- **EXERCISE INSTRUCTIONS**
Quote every line below exactly as it reads.

- **SOURCE MATERIAL**
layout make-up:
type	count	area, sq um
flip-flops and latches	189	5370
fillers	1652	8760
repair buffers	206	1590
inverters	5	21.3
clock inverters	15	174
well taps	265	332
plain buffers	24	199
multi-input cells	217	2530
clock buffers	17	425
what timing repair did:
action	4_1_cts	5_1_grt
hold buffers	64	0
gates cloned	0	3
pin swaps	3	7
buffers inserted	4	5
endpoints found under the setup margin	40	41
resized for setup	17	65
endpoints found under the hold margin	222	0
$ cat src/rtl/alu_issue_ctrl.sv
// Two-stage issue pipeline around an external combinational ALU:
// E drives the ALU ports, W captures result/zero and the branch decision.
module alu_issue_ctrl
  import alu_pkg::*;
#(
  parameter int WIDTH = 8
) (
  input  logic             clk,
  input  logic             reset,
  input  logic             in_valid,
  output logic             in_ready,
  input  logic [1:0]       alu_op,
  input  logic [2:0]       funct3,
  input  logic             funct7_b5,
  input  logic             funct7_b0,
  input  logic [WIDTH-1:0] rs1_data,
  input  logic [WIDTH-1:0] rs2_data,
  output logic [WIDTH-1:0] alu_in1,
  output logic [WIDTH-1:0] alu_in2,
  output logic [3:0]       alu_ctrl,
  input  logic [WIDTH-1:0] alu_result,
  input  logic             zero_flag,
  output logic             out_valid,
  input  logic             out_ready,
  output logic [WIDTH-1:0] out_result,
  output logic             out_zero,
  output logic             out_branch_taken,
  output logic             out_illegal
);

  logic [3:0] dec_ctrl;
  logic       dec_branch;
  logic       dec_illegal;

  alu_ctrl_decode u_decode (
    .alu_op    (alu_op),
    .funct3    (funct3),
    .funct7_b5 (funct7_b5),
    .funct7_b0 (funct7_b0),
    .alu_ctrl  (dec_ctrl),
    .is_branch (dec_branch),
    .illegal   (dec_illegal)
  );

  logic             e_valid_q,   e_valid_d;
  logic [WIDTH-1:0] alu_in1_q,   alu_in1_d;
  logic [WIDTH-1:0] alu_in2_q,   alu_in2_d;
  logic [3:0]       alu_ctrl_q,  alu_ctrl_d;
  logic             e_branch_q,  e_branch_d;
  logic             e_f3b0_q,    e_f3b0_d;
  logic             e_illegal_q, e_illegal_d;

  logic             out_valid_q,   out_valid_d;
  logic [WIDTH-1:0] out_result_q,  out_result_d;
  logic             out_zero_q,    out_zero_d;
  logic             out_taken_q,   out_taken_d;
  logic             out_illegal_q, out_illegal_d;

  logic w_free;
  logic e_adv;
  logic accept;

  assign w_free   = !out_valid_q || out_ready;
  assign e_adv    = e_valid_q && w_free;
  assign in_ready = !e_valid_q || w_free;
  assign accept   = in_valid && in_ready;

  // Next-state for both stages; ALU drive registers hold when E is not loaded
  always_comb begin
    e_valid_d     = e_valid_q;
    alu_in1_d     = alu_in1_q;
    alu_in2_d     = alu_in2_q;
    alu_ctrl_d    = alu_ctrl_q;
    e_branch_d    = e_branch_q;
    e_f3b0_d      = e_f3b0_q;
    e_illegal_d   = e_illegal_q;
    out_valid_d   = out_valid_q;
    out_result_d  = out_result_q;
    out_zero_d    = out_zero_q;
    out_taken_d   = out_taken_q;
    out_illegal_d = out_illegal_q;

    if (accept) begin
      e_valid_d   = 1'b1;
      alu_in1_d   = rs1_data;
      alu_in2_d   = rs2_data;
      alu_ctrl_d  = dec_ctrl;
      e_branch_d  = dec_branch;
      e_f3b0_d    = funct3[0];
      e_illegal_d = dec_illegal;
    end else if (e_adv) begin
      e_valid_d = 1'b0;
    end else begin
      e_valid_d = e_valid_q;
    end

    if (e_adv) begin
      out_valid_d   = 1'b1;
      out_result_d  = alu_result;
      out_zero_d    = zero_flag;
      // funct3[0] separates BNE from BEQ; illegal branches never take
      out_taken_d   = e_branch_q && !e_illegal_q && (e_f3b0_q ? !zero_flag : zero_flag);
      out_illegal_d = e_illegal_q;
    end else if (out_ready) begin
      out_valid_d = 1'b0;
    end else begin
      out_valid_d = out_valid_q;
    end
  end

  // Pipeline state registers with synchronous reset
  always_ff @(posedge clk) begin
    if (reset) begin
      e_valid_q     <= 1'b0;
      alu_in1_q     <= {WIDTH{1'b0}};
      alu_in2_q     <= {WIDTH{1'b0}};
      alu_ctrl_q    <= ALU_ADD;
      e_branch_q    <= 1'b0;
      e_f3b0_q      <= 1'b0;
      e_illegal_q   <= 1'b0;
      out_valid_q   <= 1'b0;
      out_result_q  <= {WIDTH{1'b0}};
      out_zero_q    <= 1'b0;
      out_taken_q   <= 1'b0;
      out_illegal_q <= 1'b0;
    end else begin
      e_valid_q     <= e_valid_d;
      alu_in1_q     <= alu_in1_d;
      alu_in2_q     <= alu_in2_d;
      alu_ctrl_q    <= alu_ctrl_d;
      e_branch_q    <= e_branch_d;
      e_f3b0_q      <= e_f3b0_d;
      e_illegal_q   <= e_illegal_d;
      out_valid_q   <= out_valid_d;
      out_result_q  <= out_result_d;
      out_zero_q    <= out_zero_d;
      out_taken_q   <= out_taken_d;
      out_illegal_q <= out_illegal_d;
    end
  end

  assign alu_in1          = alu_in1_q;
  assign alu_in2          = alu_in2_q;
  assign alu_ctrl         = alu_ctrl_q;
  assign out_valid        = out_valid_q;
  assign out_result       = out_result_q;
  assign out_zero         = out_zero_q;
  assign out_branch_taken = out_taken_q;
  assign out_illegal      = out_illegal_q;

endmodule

- **TASK RESPONSE**
layout make-up:
type	count	area, sq um
flip-flops and latches	189	5370
fillers	1652	8760
repair buffers	206	1590
inverters	5	21.3
clock inverters	15	174
well taps	265	332
plain buffers	24	199
multi-input cells	217	2530
clock buffers	17	425
what timing repair did:
action	4_1_cts	5_1_grt
hold buffers	64	0
gates cloned	0	3
pin swaps	3	7
buffers inserted	4	5
endpoints found under the setup margin	40	41
resized for setup	17	65
endpoints found under the hold margin	222	0
$ cat src/rtl/alu_issue_ctrl.sv
// Two-stage issue pipeline around an external combinational ALU:
// E drives the ALU ports, W captures result/zero and the branch decision.
module alu_issue_ctrl
  import alu_pkg::*;
#(
  parameter int WIDTH = 8
) (
  input  logic             clk,
  input  logic             reset,
  input  logic             in_valid,
  output logic             in_ready,
  input  logic [1:0]       alu_op,
  input  logic [2:0]       funct3,
  input  logic             funct7_b5,
  input  logic             funct7_b0,
  input  logic [WIDTH-1:0] rs1_data,
  input  logic [WIDTH-1:0] rs2_data,
  output logic [WIDTH-1:0] alu_in1,
  output logic [WIDTH-1:0] alu_in2,
  output logic [3:0]       alu_ctrl,
  input  logic [WIDTH-1:0] alu_result,
  input  logic             zero_flag,
  output logic             out_valid,
  input  logic             out_ready,
  output logic [WIDTH-1:0] out_result,
  output logic             out_zero,
  output logic             out_branch_taken,
  output logic             out_illegal
);

  logic [3:0] dec_ctrl;
  logic       dec_branch;
  logic       dec_illegal;

  alu_ctrl_decode u_decode (
    .alu_op    (alu_op),
    .funct3    (funct3),
    .funct7_b5 (funct7_b5),
    .funct7_b0 (funct7_b0),
    .alu_ctrl  (dec_ctrl),
    .is_branch (dec_branch),
    .illegal   (dec_illegal)
  );

  logic             e_valid_q,   e_valid_d;
  logic [WIDTH-1:0] alu_in1_q,   alu_in1_d;
  logic [WIDTH-1:0] alu_in2_q,   alu_in2_d;
  logic [3:0]       alu_ctrl_q,  alu_ctrl_d;
  logic             e_branch_q,  e_branch_d;
  logic             e_f3b0_q,    e_f3b0_d;
  logic             e_illegal_q, e_illegal_d;

  logic             out_valid_q,   out_valid_d;
  logic [WIDTH-1:0] out_result_q,  out_result_d;
  logic             out_zero_q,    out_zero_d;
  logic             out_taken_q,   out_taken_d;
  logic             out_illegal_q, out_illegal_d;

  logic w_free;
  logic e_adv;
  logic accept;

  assign w_free   = !out_valid_q || out_ready;
  assign e_adv    = e_valid_q && w_free;
  assign in_ready = !e_valid_q || w_free;
  assign accept   = in_valid && in_ready;

  // Next-state for both stages; ALU drive registers hold when E is not loaded
  always_comb begin
    e_valid_d     = e_valid_q;
    alu_in1_d     = alu_in1_q;
    alu_in2_d     = alu_in2_q;
    alu_ctrl_d    = alu_ctrl_q;
    e_branch_d    = e_branch_q;
    e_f3b0_d      = e_f3b0_q;
    e_illegal_d   = e_illegal_q;
    out_valid_d   = out_valid_q;
    out_result_d  = out_result_q;
    out_zero_d    = out_zero_q;
    out_taken_d   = out_taken_q;
    out_illegal_d = out_illegal_q;

    if (accept) begin
      e_valid_d   = 1'b1;
      alu_in1_d   = rs1_data;
      alu_in2_d   = rs2_data;
      alu_ctrl_d  = dec_ctrl;
      e_branch_d  = dec_branch;
      e_f3b0_d    = funct3[0];
      e_illegal_d = dec_illegal;
    end else if (e_adv) begin
      e_valid_d = 1'b0;
    end else begin
      e_valid_d = e_valid_q;
    end

    if (e_adv) begin
      out_valid_d   = 1'b1;
      out_result_d  = alu_result;
      out_zero_d    = zero_flag;
      // funct3[0] separates BNE from BEQ; illegal branches never take
      out_taken_d   = e_branch_q && !e_illegal_q && (e_f3b0_q ? !zero_flag : zero_flag);
      out_illegal_d = e_illegal_q;
    end else if (out_ready) begin
      out_valid_d = 1'b0;
    end else begin
      out_valid_d = out_valid_q;
    end
  end

  // Pipeline state registers with synchronous reset
  always_ff @(posedge clk) begin
    if (reset) begin
      e_valid_q     <= 1'b0;
      alu_in1_q     <= {WIDTH{1'b0}};
      alu_in2_q     <= {WIDTH{1'b0}};
      alu_ctrl_q    <= ALU_ADD;
      e_branch_q    <= 1'b0;
      e_f3b0_q      <= 1'b0;
      e_illegal_q   <= 1'b0;
      out_valid_q   <= 1'b0;
      out_result_q  <= {WIDTH{1'b0}};
      out_zero_q    <= 1'b0;
      out_taken_q   <= 1'b0;
      out_illegal_q <= 1'b0;
    end else begin
      e_valid_q     <= e_valid_d;
      alu_in1_q     <= alu_in1_d;
      alu_in2_q     <= alu_in2_d;
      alu_ctrl_q    <= alu_ctrl_d;
      e_branch_q    <= e_branch_d;
      e_f3b0_q      <= e_f3b0_d;
      e_illegal_q   <= e_illegal_d;
      out_valid_q   <= out_valid_d;
      out_result_q  <= out_result_d;
      out_zero_q    <= out_zero_d;
      out_taken_q   <= out_taken_d;
      out_illegal_q <= out_illegal_d;
    end
  end

  assign alu_in1          = alu_in1_q;
  assign alu_in2          = alu_in2_q;
  assign alu_ctrl         = alu_ctrl_q;
  assign out_valid        = out_valid_q;
  assign out_result       = out_result_q;
  assign out_zero         = out_zero_q;
  assign out_branch_taken = out_taken_q;
  assign out_illegal      = out_illegal_q;

endmodule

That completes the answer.